Within the year, Pappy-mania had fully heated up and Julian Van Winkle III was now offering mea culpas to fans who couldn’t score bottles, like at 2012’s Charleston Wine + Food Festival where he told the audience: “We apologize for the scarcity. Most of the liquor stores are mad at us, and the consumers are mad at us, too.”

By 2013, Van Winkle’s Stitzel-Weller barrels would be almost completely exhausted and bottles would now consist of 100 percent Buffalo Trace distillate.
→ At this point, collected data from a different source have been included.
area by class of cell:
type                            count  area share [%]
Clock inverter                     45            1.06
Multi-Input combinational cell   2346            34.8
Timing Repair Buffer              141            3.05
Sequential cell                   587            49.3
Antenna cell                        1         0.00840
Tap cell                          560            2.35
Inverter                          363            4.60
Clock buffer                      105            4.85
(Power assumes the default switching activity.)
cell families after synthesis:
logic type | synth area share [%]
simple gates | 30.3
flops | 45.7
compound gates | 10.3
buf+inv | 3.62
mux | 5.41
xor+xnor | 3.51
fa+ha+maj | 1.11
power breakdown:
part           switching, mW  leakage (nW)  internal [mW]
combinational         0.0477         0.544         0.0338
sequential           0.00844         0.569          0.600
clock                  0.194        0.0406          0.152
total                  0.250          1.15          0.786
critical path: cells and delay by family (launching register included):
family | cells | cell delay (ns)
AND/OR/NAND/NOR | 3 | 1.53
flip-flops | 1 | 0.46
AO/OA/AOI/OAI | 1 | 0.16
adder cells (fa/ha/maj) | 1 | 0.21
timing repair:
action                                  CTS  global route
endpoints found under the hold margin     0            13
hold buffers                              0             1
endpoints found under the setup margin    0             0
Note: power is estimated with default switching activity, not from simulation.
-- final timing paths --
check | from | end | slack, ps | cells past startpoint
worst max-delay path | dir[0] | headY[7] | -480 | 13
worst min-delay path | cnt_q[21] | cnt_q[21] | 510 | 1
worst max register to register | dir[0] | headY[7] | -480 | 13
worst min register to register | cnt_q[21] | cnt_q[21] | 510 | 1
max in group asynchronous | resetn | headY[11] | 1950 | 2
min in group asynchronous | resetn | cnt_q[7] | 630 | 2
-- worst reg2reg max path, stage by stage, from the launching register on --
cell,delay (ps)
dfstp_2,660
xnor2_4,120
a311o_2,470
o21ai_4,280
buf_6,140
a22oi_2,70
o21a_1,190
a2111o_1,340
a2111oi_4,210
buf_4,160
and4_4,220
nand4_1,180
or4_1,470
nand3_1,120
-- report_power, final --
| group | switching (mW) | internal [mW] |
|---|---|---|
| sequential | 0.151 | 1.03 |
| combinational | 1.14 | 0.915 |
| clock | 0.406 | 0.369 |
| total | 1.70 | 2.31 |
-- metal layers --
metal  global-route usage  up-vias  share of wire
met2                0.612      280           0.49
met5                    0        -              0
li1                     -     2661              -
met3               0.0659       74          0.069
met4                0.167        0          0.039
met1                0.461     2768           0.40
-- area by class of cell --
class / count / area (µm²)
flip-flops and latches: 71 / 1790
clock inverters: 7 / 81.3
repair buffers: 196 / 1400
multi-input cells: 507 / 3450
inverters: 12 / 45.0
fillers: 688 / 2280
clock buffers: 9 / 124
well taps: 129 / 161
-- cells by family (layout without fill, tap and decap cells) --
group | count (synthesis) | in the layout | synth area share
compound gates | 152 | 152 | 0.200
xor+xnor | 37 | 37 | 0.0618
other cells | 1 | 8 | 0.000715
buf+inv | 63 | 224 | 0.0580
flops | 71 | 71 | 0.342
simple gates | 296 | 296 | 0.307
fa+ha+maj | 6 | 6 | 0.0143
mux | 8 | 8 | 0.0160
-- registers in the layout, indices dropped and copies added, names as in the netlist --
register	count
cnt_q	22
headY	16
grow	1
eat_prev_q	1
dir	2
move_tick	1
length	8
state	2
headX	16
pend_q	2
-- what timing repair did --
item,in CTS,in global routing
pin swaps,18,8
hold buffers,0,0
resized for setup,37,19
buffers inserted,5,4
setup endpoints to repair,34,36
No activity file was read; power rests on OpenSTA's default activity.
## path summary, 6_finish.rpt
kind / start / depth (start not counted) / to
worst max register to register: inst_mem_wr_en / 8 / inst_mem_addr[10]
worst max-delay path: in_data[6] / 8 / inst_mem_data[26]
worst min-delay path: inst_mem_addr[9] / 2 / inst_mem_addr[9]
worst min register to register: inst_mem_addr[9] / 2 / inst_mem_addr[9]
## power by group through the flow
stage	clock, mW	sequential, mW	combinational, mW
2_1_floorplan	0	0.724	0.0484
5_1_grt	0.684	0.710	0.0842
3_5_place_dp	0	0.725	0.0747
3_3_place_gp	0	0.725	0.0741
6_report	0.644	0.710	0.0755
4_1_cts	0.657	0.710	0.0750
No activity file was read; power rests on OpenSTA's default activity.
<file path="src/rtl/song_pkg.sv">
// Shared definitions for the note-table sequencer: FSM states and
// the field layout of a 16-bit note word.
package song_pkg;

    typedef enum logic [2:0] {
        IDLE,
        FETCH,
        LATCH,
        PLAY,
        END,
        HOLD
    } state_e;

    localparam int unsigned DUR_MSB   = 15;
    localparam int unsigned DUR_LSB   = 10;
    localparam int unsigned PITCH_MSB = 9;
    localparam int unsigned PITCH_LSB = 0;

    localparam logic [5:0] DUR_END = 6'd0;

    function automatic logic [5:0] note_duration(input logic [15:0] word);
        return word[DUR_MSB:DUR_LSB];
    endfunction

    function automatic logic [9:0] note_pitch(input logic [15:0] word);
        return word[PITCH_MSB:PITCH_LSB];
    endfunction

endpackage

</file>
<file path="src/rtl/tone_divider.sv">
// Square-wave generator: toggles Tone every half_period clocks while enabled,
// holding Tone low whenever disabled or when the latched period is zero.
module tone_divider (
    input  logic        clock,
    input  logic        reset,
    input  logic        load,
    input  logic [15:0] half_period,
    input  logic        enable,
    output logic        Tone
);

    logic [15:0] period_q;
    logic [15:0] half_cnt_q;
    logic        tone_q;

    // NOTE: reset is synchronous, so it is the first branch of the clocked
    // block; all state updates use <= so every branch sees pre-edge values.
    always_ff @(posedge clock) begin
        if (reset) begin
            period_q   <= '0;
            half_cnt_q <= '0;
            tone_q     <= 1'b0;
        end else if (load) begin
            period_q   <= half_period;
            half_cnt_q <= half_period - 16'd1;
            tone_q     <= 1'b0;
        end else if (!enable) begin
            tone_q <= 1'b0;
        end else if (period_q != 16'd0) begin
            if (half_cnt_q == 16'd0) begin
                half_cnt_q <= period_q - 16'd1;
                tone_q     <= ~tone_q;
            end else begin
                half_cnt_q <= half_cnt_q - 16'd1;
            end
        end
    end

    assign Tone = tone_q;

endmodule

</file>
<file path="src/rtl/song_note_sequencer.sv">
// Walks a note table in data memory through port B and plays each note
// as a square wave for its duration; one FSM owns the pointer and timing.
module song_note_sequencer
    import song_pkg::*;
#(
    parameter logic [15:0] BASE_ADDR   = 16'h0100,
    parameter int unsigned MAX_NOTES   = 64,
    parameter int unsigned BEAT_CYCLES = 8,
    parameter int unsigned PITCH_SCALE = 1,
    parameter bit          LOOP        = 1'b0
) (
    input  logic        clock,
    input  logic        reset,
    input  logic        Song_Select,
    input  logic [15:0] data_b,
    output logic [15:0] Address_B,
    output logic        Tone,
    output logic        Playing,
    output logic        Song_Done
);

    localparam logic [15:0] LAST_ADDR = 16'(BASE_ADDR + MAX_NOTES - 1);
    localparam logic [15:0] BEAT16    = 16'(BEAT_CYCLES);
    localparam logic [15:0] PSCALE16  = 16'(PITCH_SCALE);

    state_e      state_q;
    logic [15:0] ptr_q;
    logic [15:0] dur_cnt_q;
    logic        playing_q;
    logic        done_q;

    logic [5:0]  data_dur;
    logic [9:0]  data_pitch;
    logic [15:0] dur_cycles;
    logic [15:0] half_period;
    logic        abort;
    logic        tone_load;
    logic        tone_en;

    assign data_dur    = note_duration(data_b);
    assign data_pitch  = note_pitch(data_b);
    assign dur_cycles  = 16'(data_dur) * BEAT16;
    assign half_period = 16'(data_pitch) * PSCALE16;

    assign abort     = !Song_Select && (state_q inside {FETCH, LATCH, PLAY});
    assign tone_load = (state_q == LATCH) && Song_Select && (data_dur != DUR_END);
    // Dropping enable on the last PLAY clock forces Tone low at note end.
    assign tone_en   = (state_q == PLAY) && Song_Select && (dur_cnt_q != 16'd0);

    always_ff @(posedge clock) begin
        if (reset) begin
            state_q   <= IDLE;
            ptr_q     <= BASE_ADDR;
            dur_cnt_q <= '0;
            playing_q <= 1'b0;
            done_q    <= 1'b0;
        end else if (abort) begin
            state_q   <= IDLE;
            ptr_q     <= BASE_ADDR;
            dur_cnt_q <= '0;
            playing_q <= 1'b0;
            done_q    <= 1'b0;
        end else begin
            done_q <= 1'b0;
            case (state_q)
                IDLE: begin
                    ptr_q <= BASE_ADDR;
                    if (Song_Select) begin
                        state_q   <= FETCH;
                        playing_q <= 1'b1;
                    end
                end
                FETCH: state_q <= LATCH;
                LATCH: begin
                    if (data_dur == DUR_END) begin
                        state_q   <= END;
                        playing_q <= 1'b0;
                        done_q    <= 1'b1;
                    end else begin
                        state_q   <= PLAY;
                        dur_cnt_q <= dur_cycles - 16'd1;
                    end
                end
                PLAY: begin
                    if (dur_cnt_q != 16'd0) begin
                        dur_cnt_q <= dur_cnt_q - 16'd1;
                    end else if (ptr_q == LAST_ADDR) begin
                        state_q   <= END;
                        playing_q <= 1'b0;
                        done_q    <= 1'b1;
                    end else begin
                        ptr_q   <= ptr_q + 16'd1;
                        state_q <= FETCH;
                    end
                end
                END: begin
                    ptr_q <= BASE_ADDR;
                    if (LOOP && Song_Select) begin
                        state_q   <= FETCH;
                        playing_q <= 1'b1;
                    end else begin
                        state_q <= HOLD;
                    end
                end
                HOLD: begin
                    if (!Song_Select) state_q <= IDLE;
                end
                default: state_q <= IDLE;
            endcase
        end
    end

    tone_divider u_tone (
        .clock       (clock),
        .reset       (reset),
        .load        (tone_load),
        .half_period (half_period),
        .enable      (tone_en),
        .Tone        (Tone)
    );

    assign Address_B = ptr_q;
    assign Playing   = playing_q;
    assign Song_Done = done_q;

endmodule

</file>
$ cat src/rtl/ex_muldiv.sv
// rtl/ex_muldiv.sv - iterative multiply/divide/multiply-accumulate unit for the execute stage
module ex_muldiv #(
  parameter int WIDTH      = 32,
  parameter bit EARLY_ZERO = 1'b1
) (
  input  logic                 clk,
  input  logic                 rst,
  input  logic                 start_i,
  input  logic [1:0]           op_i,
  input  logic                 signed_i,
  input  logic [WIDTH-1:0]     opa_i,
  input  logic [WIDTH-1:0]     opb_i,
  input  logic [2*WIDTH-1:0]   hilo_i,
  input  logic                 annul_i,
  output logic                 busy_o,
  output logic [WIDTH-1:0]     hi_o,
  output logic [WIDTH-1:0]     lo_o,
  output logic                 whilo_o,
  output logic                 dbz_o
);

  localparam int CW = $clog2(WIDTH + 1);

  localparam logic [1:0] OP_MULT = 2'b00;
  localparam logic [1:0] OP_DIV  = 2'b01;
  localparam logic [1:0] OP_MADD = 2'b10;
  localparam logic [1:0] OP_MSUB = 2'b11;

  typedef enum logic [1:0] {S_IDLE, S_ITER, S_FIX, S_DONE} state_t;

  state_t               state_q, state_d;
  logic [CW-1:0]        cnt_q, cnt_d;
  // Shared working register: upper half is the partial product / remainder,
  // lower half is the multiplier being shifted out / quotient being shifted in.
  logic [2*WIDTH-1:0]   work_q, work_d;
  // Magnitude of the second operand: addend for multiply, divisor for divide.
  logic [WIDTH-1:0]     opd_q, opd_d;
  logic [1:0]           op_q, op_d;
  logic                 neg_p_q, neg_p_d;
  logic                 neg_r_q, neg_r_d;
  logic [2*WIDTH-1:0]   hilo_q, hilo_d;
  logic [2*WIDTH-1:0]   res_q, res_d;
  logic                 dbz_q, dbz_d;

  logic                 neg_a, neg_b;
  logic [WIDTH-1:0]     mag_a, mag_b;
  logic                 fast_dbz, fast_zero;
  logic [WIDTH:0]       mul_sum;
  logic [2*WIDTH-1:0]   mul_step;
  logic [WIDTH:0]       div_shift;
  logic [WIDTH:0]       div_diff;
  logic [2*WIDTH-1:0]   div_step;
  logic [2*WIDTH-1:0]   prod_s;
  logic [WIDTH-1:0]     quot_s, rem_s;
  logic [2*WIDTH-1:0]   fix_res;

  // Operand decode: magnitudes, signs and fast-path detection on the request
  always_comb begin
    neg_a     = signed_i & opa_i[WIDTH-1];
    neg_b     = signed_i & opb_i[WIDTH-1];
    mag_a     = neg_a ? -opa_i : opa_i;
    mag_b     = neg_b ? -opb_i : opb_i;
    fast_dbz  = (op_i == OP_DIV) && (opb_i == '0);
    fast_zero = EARLY_ZERO && (op_i != OP_DIV) && ((opa_i == '0) || (opb_i == '0));
  end

  // One iteration step for shift-add multiply and restoring divide
  always_comb begin
    mul_sum   = {1'b0, work_q[2*WIDTH-1:WIDTH]} + (work_q[0] ? {1'b0, opd_q} : '0);
    mul_step  = {mul_sum, work_q[WIDTH-1:1]};
    // Remainder stays below the divisor, so the shifted value needs WIDTH+1 bits
    // and a non-negative difference always has a clear top bit.
    div_shift = {work_q[2*WIDTH-1:WIDTH], work_q[WIDTH-1]};
    div_diff  = div_shift - {1'b0, opd_q};
    div_step  = div_diff[WIDTH] ? {div_shift[WIDTH-1:0], work_q[WIDTH-2:0], 1'b0}
                                : {div_diff[WIDTH-1:0],  work_q[WIDTH-2:0], 1'b1};
  end

  // Sign fix-up and accumulate applied to the finished magnitude result
  always_comb begin
    prod_s = neg_p_q ? -work_q : work_q;
    quot_s = neg_p_q ? -work_q[WIDTH-1:0] : work_q[WIDTH-1:0];
    rem_s  = neg_r_q ? -work_q[2*WIDTH-1:WIDTH] : work_q[2*WIDTH-1:WIDTH];
    case (op_q)
      OP_MULT: fix_res = prod_s;
      OP_DIV:  fix_res = {rem_s, quot_s};
      OP_MADD: fix_res = hilo_q + prod_s;
      default: fix_res = hilo_q - prod_s;
    endcase
  end

  // Next-state logic; annul returns to IDLE from anywhere
  always_comb begin
    state_d = state_q;
    if (annul_i) begin
      state_d = S_IDLE;
    end else begin
      case (state_q)
        S_IDLE: if (start_i) state_d = (fast_dbz || fast_zero) ? S_DONE : S_ITER;
        S_ITER: if (cnt_q == CW'(1)) state_d = S_FIX;
        S_FIX:  state_d = S_DONE;
        default: state_d = S_IDLE;
      endcase
    end
  end

  // Datapath next values: capture on accept, iterate, then fix up
  always_comb begin
    cnt_d   = cnt_q;
    work_d  = work_q;
    opd_d   = opd_q;
    op_d    = op_q;
    neg_p_d = neg_p_q;
    neg_r_d = neg_r_q;
    hilo_d  = hilo_q;
    res_d   = res_q;
    dbz_d   = dbz_q;
    if (!annul_i) begin
      case (state_q)
        S_IDLE: begin
          if (start_i) begin
            cnt_d   = CW'(WIDTH);
            work_d  = {{WIDTH{1'b0}}, mag_a};
            opd_d   = mag_b;
            op_d    = op_i;
            neg_p_d = neg_a ^ neg_b;
            neg_r_d = neg_a;
            hilo_d  = hilo_i;
            dbz_d   = fast_dbz;
            // Only matters on the fast paths; the iterative path overwrites it in FIX.
            res_d   = fast_dbz ? {opa_i, {WIDTH{1'b1}}}
                               : ((op_i == OP_MULT) ? '0 : hilo_i);
          end
        end
        S_ITER: begin
          cnt_d  = cnt_q - CW'(1);
          work_d = (op_q == OP_DIV) ? div_step : mul_step;
        end
        S_FIX: res_d = fix_res;
        default: ;
      endcase
    end
  end

  // State register
  always_ff @(posedge clk or negedge rst) begin
    if (!rst) state_q <= S_IDLE;
    else      state_q <= state_d;
  end

  // Datapath registers
  always_ff @(posedge clk or negedge rst) begin
    if (!rst) begin
      cnt_q   <= '0;
      work_q  <= '0;
      opd_q   <= '0;
      op_q    <= '0;
      neg_p_q <= 1'b0;
      neg_r_q <= 1'b0;
      hilo_q  <= '0;
      res_q   <= '0;
      dbz_q   <= 1'b0;
    end else begin
      cnt_q   <= cnt_d;
      work_q  <= work_d;
      opd_q   <= opd_d;
      op_q    <= op_d;
      neg_p_q <= neg_p_d;
      neg_r_q <= neg_r_d;
      hilo_q  <= hilo_d;
      res_q   <= res_d;
      dbz_q   <= dbz_d;
    end
  end

  // Outputs: stall request, and results presented only in DONE
  always_comb begin
    busy_o  = !annul_i && ((state_q == S_IDLE && start_i) ||
                           state_q == S_ITER || state_q == S_FIX);
    hi_o    = (state_q == S_DONE) ? res_q[2*WIDTH-1:WIDTH] : '0;
    lo_o    = (state_q == S_DONE) ? res_q[WIDTH-1:0] : '0;
    whilo_o = (state_q == S_DONE) && !annul_i;
    dbz_o   = (state_q == S_DONE) && !annul_i && dbz_q;
  end

endmodule
### src/rtl/hilo_muldiv_unit.sv
// Purpose : iterative 32x32 radix-2 shift-add multiply/accumulate on the HI/LO pair
//           (MULT, MULTU, MADD, MSUB) plus single-cycle MTHI/MTLO moves.
// Latency : multiply commits 33 edges after the accepting edge; MTHI/MTLO commit at the accepting edge.
// Backpr. : o_busy is high while a multiply is in flight; i_start is ignored until it falls.
// Ports   : i_clk, i_rst_n (async active-low), i_start, i_op[2:0], i_a/i_b[31:0] operands,
//           i_kill flush, o_hi/o_lo architectural registers, o_busy, o_done one-cycle commit pulse.
module hilo_muldiv_unit (
  input  logic        i_clk,
  input  logic        i_rst_n,
  input  logic        i_start,
  input  logic [2:0]  i_op,
  input  logic [31:0] i_a,
  input  logic [31:0] i_b,
  input  logic        i_kill,
  output logic [31:0] o_hi,
  output logic [31:0] o_lo,
  output logic        o_busy,
  output logic        o_done
);

  localparam logic [2:0] OP_MULTU = 3'd1;
  localparam logic [2:0] OP_MTHI  = 3'd4;
  localparam logic [2:0] OP_MTLO  = 3'd5;
  localparam logic [1:0] OP_MADD  = 2'd2;
  localparam logic [1:0] OP_MSUB  = 2'd3;

  typedef enum logic [1:0] {S_IDLE, S_RUN, S_WRITE} state_t;

  state_t      r_state;
  state_t      w_next;
  logic        w_accept;
  logic        w_mov_hi;
  logic        w_mov_lo;
  logic        w_commit;

  logic [31:0] r_hi;
  logic [31:0] r_lo;
  logic        r_done;
  logic [63:0] r_acc;
  logic [63:0] r_mcand;   // multiplicand, shifted left one place per RUN cycle
  logic [31:0] r_mplier;  // multiplier, shifted right so bit 0 is always the current bit
  logic [4:0]  r_cnt;
  logic        r_sign;
  logic [1:0]  r_op;      // multiply ops all have op[2]=0, so two bits identify them

  logic        w_signed;
  logic [31:0] w_abs_a;
  logic [31:0] w_abs_b;
  logic [63:0] w_prod;
  logic [63:0] w_result;

  // State register
  always_ff @(posedge i_clk or negedge i_rst_n) begin
    if (!i_rst_n) begin
      r_state <= S_IDLE;
    end else begin
      r_state <= w_next;
    end
  end

  // Next state and control decode; Kill overrides both acceptance and commit
  always_comb begin
    w_next   = r_state;
    w_accept = 1'b0;
    w_mov_hi = 1'b0;
    w_mov_lo = 1'b0;
    w_commit = 1'b0;
    case (r_state)
      S_IDLE: begin
        if (i_start && !i_kill) begin
          if (!i_op[2]) begin
            w_accept = 1'b1;
            w_next   = S_RUN;
          end else if (i_op == OP_MTHI) begin
            w_mov_hi = 1'b1;
          end else if (i_op == OP_MTLO) begin
            w_mov_lo = 1'b1;
          end
        end
      end
      S_RUN: begin
        if (i_kill) begin
          w_next = S_IDLE;
        end else if (r_cnt == 5'd31) begin
          w_next = S_WRITE;
        end
      end
      S_WRITE: begin
        w_next   = S_IDLE;
        w_commit = !i_kill;
      end
      default: w_next = S_IDLE;
    endcase
  end

  // 0x80000000 negates to itself, which is the correct magnitude read as unsigned
  assign w_signed = (i_op != OP_MULTU);
  assign w_abs_a  = (w_signed && i_a[31]) ? (32'd0 - i_a) : i_a;
  assign w_abs_b  = (w_signed && i_b[31]) ? (32'd0 - i_b) : i_b;

  assign w_prod = r_sign ? (64'd0 - r_acc) : r_acc;

  always_comb begin
    case (r_op)
      OP_MADD: w_result = {r_hi, r_lo} + w_prod;
      OP_MSUB: w_result = {r_hi, r_lo} - w_prod;
      default: w_result = w_prod;
    endcase
  end

  // Datapath
  always_ff @(posedge i_clk or negedge i_rst_n) begin
    if (!i_rst_n) begin
      r_hi     <= 32'd0;
      r_lo     <= 32'd0;
      r_done   <= 1'b0;
      r_acc    <= 64'd0;
      r_mcand  <= 64'd0;
      r_mplier <= 32'd0;
      r_cnt    <= 5'd0;
      r_sign   <= 1'b0;
      r_op     <= 2'd0;
    end else begin
      r_done <= w_commit | w_mov_hi | w_mov_lo;
      if (w_accept) begin
        r_mcand  <= {32'd0, w_abs_a};
        r_mplier <= w_abs_b;
        r_acc    <= 64'd0;
        r_cnt    <= 5'd0;
        r_sign   <= w_signed & (i_a[31] ^ i_b[31]);
        r_op     <= i_op[1:0];
      end
      if (r_state == S_RUN) begin
        if (r_mplier[0]) begin
          r_acc <= r_acc + r_mcand;
        end
        r_mcand  <= r_mcand << 1;
        r_mplier <= r_mplier >> 1;
        r_cnt    <= r_cnt + 5'd1;
      end
      if (w_commit) begin
        {r_hi, r_lo} <= w_result;
      end
      if (w_mov_hi) begin
        r_hi <= i_a;
      end
      if (w_mov_lo) begin
        r_lo <= i_a;
      end
    end
  end

  assign o_hi   = r_hi;
  assign o_lo   = r_lo;
  assign o_done = r_done;
  assign o_busy = (r_state != S_IDLE);

endmodule

### config.mk
export PLATFORM = sky130hd
export DESIGN_NAME = hilo_muldiv_unit
export DESIGN_NICKNAME = d
export VERILOG_FILES = /design/src/rtl/hilo_muldiv_unit.sv
export SDC_FILE = /design/constraint.sdc
export NUM_CORES = 1
export LEC_CHECK = 0
export BUFFER_PORTS_ARGS = -buffer_cell sky130_fd_sc_hd__buf_2
export CAP_MARGIN = 10
export CORE_ASPECT_RATIO = 0.5
export CORE_UTILIZATION = 41
export DETAILED_ROUTE_END_ITERATION = 12
export SLEW_MARGIN = 40
export SYNTH_ARGS = -nofsm -noshare
export SYNTH_HDL_FRONTEND = slang
export SYNTH_SLANG_ARGS = --single-unit
### constraint.sdc
create_clock -name i_clk -period 5.7 [get_ports i_clk]
set_input_delay 1.425 -clock i_clk [delete_from_list [all_inputs] [get_ports i_clk]]
set_output_delay 1.425 -clock i_clk [all_outputs]
set_load 0.03 [all_outputs]
* Word-level counts from Yosys, hierarchy flattened *
Index checks and enable logic that the tools add are counted.

storage, ports and cells
  bits in latches = 0
  memories kept = 0
  word-level logic and storage cells = 77
  input port bits = 71
  bits in read-only memories = 0
  RAM bits = 0
  register bits after elaboration = 235

operators by class
  add/subtract/negate cells = 7
  shift operators = 0
  multipliers = 0
  reductions and logical operators = 10
  multiplexer cells = 35
  eq/ne operators = 11
  divide/modulo/power cells = 0
  magnitude comparators = 0
  bitwise operators = 4

operators with widths
  operator                 number
  $mux W64                 6
  $mux W32                 8
  $add A64 B64 Y64         2
  $pmux W64 S2             1
  $sub A1 B32 Y32 const A  2
  $sub A1 B64 Y64 const A  1
  $sub A64 B64 Y64         1
  $mux W1                  13
  $mux W5                  2
  $mux W2                  4
  $reduce_bool A2 Y1       4
  $eq A2 B2 Y1 const B     3
  $eq A3 B3 Y1 const B     2
  $add A5 B1 Y5 const B    1
  $eq A5 B5 Y1 const B     1
  $ne A2 B2 Y1 const B     2
  $pmux W2 S2              1
  $logic_and A1 B1 Y1      3
  $ne A3 B1 Y1 const B     1
  $ne A3 B3 Y1 const B     1
  $reduce_and A3 Y1        1
  $eq A2 B1 Y1 const B     1
  $logic_not A2 Y1         1
  $or A1 B1 Y1             2
  3 further kinds          3

* Depth between registers and ports, before layout *
Gate-level depths: netlist of the first run.

  depth in word-level cells = 7
  depth in mapped cells = 29

* Worst setup path before layout of the first run *
Ideal clock, no wire load.

  path type = register -> register
  start point = register r_acc[1]
  end point = register r_hi[31] (netlist: o_hi[31])
  required time = 5.566 ns
  setup time = 0.134 ns
  buffers on the path = 1
  slack = -0.561 ns
  arrival time = 6.127 ns
  cell stages (with the launch flop) = 26
  clock period less this slack = 6.261 ns
  cells stage by stage = dfrtp_1 inv_1 ha_1 or3b_2 clkbuf_1 o41ai_1 xnor2_1 nor4_1 nand4bb_1 nor4_1 nand2_1 o41ai_1 a21boi_0 o21ai_0 xnor2_1 ha_1 and3_1 nand2_1 a21o_1 nand2_1 o21ai_0 o21ai_0 a221o_1 and3_1 a2111oi_1 nand2_1

on the way
  word-level cells in the longest chain between the ends = 6
  elaborated cells on any way between the ends = 7

RTL lines
  element                                                      RTL line  source
  from (decl)                                                  39        logic [63:0] r_acc;
  from (signal assigned)                                       135       r_acc <= r_acc + r_mcand;
  $sub A1 B64 Y64                                              101       assign w_prod = r_sign ? (64'd0 - r_acc) : r_acc;
  $mux W64 *                                                   101
  $sub A64 B64 Y64 / $add A64 B64 Y64 (equally long branches)  106, 105
  $pmux W64 S2 *                                               104       case (r_op)
  $mux W32 *                                                   141       if (w_commit) begin
  $mux W32 *                                                   144       if (w_mov_hi) begin
  to (signal assigned)                                         142       {r_hi, r_lo} <= w_result;
  to (signal assigned)                                         145       r_hi <= i_a;
  to (decl)                                                    36        logic [31:0] r_hi;

Mark *: on every way between the ends. The rest lies on a longest branch, timed or not. The select of a mux whose other input is x is not followed.
A chain may end at the register's enable or synchronous reset.

* Worst setup path in the final report of the first run *
  start point = register r_acc[26]
  end point = register r_hi[27] (netlist: o_hi[27])

Same word-level chain as after synthesis.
Even if many fans thought it was no longer quite as tasty, every year it became harder and harder to land bottles as Pappy became more and more a household name, written about by Wright Thompson; namechecked by Anthony Bourdain; even served by hunky Ryan Gosling’s character in “Crazy, Stupid, Love.”

No matter how many barrels of Pappy you had sold in the past, no matter how friendly you were with Julian Van Winkle III, you were never again going to get a single barrel for your store or restaurant or daughter’s wedding. Buffalo Trace didn’t even have enough supply to meet the regular demand.

Today, many of those scant single-barrel bottlings from the past have been lost in the shuffle. Even Marcus, who has dedicated the last several years to the pursuit, has been unable to confirm five other rumored Pappy 15 single barrels.

“Whenever I try talking to someone about 15-year, single-barrel Pappy these days, you’d think I’m trying to find Keyser Söze — people get real quiet real quick,” jokes Marcus.

And that’s one reason why the few known bottles sell for insane amounts at auction.

A Corti’s Van Winkle was recently auctioned off for some $30,000. The Blue Smoke 18 Year has gone for upwards of $24,000. One of the last 18 bottles of City Grocery’s single barrel went for $6,000 in 2019. While West End Tavern is literally down to the final bottle left from their 2009 barrel. It sits behind a glass case at their bar in Boulder, seemingly never to be sold for the rest of eternity. Marcus even offered them a small fortune when they needed revenue during pandemic lockdowns, but they respectfully declined.

As for Julian Van Winkle III, he has fewer Pappy Van Winkle single barrels than you might think.

“I’ve got a few bottles left, but I don’t dare open them for the obvious reason. The other reason, though, is because it’s frustrating that that whiskey was so good,” he says, recalling the single barrels days.

“It was a fun time, and I do sorta miss it.”